Before: O'SCANNLAIN, LEAVY, and HAWKINS, Circuit Judges.


MEMORANDUM** 

Steven Brian Long, a federal prisoner, appeals pro se the denial of his 18 U.S.C. § 3582(c) (2) motion to reduce his 120-month sentence imposed following his guilty plea to importing phenylacetic acid, a chemical used to manufacture methamphetamine, in violation of 21 U.S.C. § 960(d) (2). We have jurisdiction under 28 U.S.C. § 1291, and we affirm.

Long, who was sentenced in 1990 pursuant to U.S.S.G. Secs. 2D1.1(c) (6) and 2D1.4, contends that he should be resentenced pursuant to U.S.S.G. Sec. 2D1.11(d) (2), which was enacted in 1991, because Sec. 2D1.11 has been made retroactive. See U.S.S.G. Sec. 1B1.10(c) (Nov.1994) (referencing U.S.S.G. App. C, Amendment 371).
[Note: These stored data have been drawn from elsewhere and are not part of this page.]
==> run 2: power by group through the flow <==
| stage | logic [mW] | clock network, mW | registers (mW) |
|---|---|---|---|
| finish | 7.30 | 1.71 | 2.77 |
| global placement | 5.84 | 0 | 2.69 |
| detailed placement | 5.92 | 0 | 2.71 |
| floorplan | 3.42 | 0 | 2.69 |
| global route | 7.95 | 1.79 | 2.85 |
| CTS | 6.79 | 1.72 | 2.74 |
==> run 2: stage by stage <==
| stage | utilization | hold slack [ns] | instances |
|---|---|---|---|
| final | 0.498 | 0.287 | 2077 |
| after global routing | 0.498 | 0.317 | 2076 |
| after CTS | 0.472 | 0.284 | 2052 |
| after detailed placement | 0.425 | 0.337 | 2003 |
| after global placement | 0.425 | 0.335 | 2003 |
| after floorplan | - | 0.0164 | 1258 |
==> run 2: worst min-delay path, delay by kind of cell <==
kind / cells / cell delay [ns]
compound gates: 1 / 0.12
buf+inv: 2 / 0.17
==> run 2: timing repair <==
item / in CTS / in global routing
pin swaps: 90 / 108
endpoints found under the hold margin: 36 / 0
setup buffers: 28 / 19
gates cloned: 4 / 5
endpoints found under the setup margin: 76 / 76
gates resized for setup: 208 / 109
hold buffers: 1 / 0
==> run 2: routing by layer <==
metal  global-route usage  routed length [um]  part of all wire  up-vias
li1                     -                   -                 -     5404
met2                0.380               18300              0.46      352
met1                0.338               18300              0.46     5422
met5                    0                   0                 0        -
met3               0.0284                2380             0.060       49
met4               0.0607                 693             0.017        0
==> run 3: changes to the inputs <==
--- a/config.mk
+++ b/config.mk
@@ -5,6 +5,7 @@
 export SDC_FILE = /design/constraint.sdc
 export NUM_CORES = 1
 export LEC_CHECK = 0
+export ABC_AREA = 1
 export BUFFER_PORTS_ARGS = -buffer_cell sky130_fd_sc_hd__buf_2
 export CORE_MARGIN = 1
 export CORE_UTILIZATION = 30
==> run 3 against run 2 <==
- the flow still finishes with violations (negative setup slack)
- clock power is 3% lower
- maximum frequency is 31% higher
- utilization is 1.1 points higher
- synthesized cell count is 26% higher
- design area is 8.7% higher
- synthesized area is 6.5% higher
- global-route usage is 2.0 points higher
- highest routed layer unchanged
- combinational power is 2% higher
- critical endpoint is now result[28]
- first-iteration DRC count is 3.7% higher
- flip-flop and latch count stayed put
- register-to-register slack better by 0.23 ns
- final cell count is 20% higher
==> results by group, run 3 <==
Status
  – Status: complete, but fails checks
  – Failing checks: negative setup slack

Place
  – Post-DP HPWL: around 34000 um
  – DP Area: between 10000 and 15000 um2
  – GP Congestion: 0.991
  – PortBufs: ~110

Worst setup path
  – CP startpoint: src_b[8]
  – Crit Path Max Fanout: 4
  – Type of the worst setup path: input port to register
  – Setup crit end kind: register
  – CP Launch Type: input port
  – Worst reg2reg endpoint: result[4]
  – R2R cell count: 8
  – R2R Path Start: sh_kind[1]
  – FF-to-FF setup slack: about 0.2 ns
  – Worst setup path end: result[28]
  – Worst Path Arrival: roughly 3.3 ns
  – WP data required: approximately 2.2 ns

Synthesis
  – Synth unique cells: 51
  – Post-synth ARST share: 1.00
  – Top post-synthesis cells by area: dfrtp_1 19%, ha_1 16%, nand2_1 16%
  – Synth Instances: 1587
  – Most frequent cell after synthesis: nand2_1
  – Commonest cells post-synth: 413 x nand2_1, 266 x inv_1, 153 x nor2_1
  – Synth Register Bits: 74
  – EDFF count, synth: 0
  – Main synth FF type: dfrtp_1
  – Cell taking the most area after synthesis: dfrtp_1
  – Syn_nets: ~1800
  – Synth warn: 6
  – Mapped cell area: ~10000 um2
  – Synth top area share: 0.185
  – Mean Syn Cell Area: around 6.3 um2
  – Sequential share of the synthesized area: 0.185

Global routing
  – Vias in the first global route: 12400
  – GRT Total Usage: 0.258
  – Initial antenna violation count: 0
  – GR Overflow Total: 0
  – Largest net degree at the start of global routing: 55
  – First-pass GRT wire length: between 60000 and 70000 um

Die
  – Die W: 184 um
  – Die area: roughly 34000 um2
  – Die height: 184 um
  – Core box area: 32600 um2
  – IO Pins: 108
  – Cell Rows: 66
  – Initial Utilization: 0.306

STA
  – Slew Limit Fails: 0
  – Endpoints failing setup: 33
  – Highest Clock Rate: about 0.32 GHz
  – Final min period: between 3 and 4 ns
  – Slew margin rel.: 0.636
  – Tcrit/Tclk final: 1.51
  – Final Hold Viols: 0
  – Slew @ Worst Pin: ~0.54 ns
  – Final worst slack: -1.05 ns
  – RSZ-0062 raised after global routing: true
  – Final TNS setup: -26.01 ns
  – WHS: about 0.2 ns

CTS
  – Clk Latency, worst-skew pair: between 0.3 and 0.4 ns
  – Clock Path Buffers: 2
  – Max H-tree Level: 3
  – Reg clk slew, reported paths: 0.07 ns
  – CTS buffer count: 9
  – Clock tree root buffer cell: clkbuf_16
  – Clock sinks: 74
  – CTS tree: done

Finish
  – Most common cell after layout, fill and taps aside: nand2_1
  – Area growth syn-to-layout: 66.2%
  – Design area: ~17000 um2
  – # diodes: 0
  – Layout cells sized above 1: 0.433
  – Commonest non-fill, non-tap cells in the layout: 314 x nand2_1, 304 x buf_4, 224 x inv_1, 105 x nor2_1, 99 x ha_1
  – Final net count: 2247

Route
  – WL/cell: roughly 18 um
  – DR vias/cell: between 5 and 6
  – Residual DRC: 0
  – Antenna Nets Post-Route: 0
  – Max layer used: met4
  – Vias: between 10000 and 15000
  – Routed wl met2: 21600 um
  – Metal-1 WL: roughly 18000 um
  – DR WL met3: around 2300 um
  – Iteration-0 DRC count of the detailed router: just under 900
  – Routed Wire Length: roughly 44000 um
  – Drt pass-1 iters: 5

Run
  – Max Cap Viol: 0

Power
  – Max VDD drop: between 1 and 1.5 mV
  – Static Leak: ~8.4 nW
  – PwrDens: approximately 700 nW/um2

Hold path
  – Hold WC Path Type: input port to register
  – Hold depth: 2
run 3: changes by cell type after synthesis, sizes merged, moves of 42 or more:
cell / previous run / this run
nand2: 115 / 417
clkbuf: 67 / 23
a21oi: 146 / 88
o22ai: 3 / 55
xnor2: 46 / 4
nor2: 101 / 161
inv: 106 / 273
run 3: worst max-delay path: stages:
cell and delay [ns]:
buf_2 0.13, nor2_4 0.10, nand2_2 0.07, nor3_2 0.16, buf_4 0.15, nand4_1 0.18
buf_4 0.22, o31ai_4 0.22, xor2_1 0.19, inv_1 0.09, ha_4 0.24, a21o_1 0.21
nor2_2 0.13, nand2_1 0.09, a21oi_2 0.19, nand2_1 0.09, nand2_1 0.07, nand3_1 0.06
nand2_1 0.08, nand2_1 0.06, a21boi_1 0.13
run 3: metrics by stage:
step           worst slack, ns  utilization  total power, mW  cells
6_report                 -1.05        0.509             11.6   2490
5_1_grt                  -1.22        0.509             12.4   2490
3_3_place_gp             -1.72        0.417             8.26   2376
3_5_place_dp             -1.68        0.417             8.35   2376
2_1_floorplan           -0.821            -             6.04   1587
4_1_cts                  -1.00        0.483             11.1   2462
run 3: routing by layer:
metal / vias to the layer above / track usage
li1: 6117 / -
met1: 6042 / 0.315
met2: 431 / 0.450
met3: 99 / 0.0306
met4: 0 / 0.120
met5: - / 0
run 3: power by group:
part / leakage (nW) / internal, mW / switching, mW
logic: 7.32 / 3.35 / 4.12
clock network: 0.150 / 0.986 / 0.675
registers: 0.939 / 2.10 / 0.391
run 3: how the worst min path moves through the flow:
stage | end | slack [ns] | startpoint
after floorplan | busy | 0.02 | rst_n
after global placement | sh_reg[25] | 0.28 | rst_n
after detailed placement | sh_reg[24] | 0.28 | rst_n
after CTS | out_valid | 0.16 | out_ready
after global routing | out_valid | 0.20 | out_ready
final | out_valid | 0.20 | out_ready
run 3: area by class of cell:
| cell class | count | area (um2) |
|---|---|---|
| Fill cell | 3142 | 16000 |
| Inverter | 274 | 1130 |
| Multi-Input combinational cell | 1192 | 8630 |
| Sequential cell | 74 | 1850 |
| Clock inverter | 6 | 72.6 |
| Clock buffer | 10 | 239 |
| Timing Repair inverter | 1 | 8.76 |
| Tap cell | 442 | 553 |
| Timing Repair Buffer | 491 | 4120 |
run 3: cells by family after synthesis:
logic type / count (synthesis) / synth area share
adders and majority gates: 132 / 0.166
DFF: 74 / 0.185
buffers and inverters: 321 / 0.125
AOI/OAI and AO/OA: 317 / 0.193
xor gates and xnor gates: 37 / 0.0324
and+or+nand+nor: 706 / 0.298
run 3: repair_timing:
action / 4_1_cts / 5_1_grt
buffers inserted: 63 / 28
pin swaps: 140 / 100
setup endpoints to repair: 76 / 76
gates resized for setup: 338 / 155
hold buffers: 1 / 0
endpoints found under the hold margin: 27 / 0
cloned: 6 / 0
Pursuant to 18 U.S.C. § 3582(c) (2), the district court has discretion to reduce "a term of imprisonment based on a sentencing range that has subsequently been lowered." See U.S.S.G. Sec. 1B1.10(a); United States v. Wales, 977 F.2d 1323, 1327-28 (9th Cir. 1992). In the exercise of its discretion, the district court must consider such factors as "the need for the sentence ... to reflect the seriousness of the offense, to promote respect for the law, and to provide just punishment for the offense." 18 U.S.C. § 3553(a); see 18 U.S.C. § 3582(c) (2).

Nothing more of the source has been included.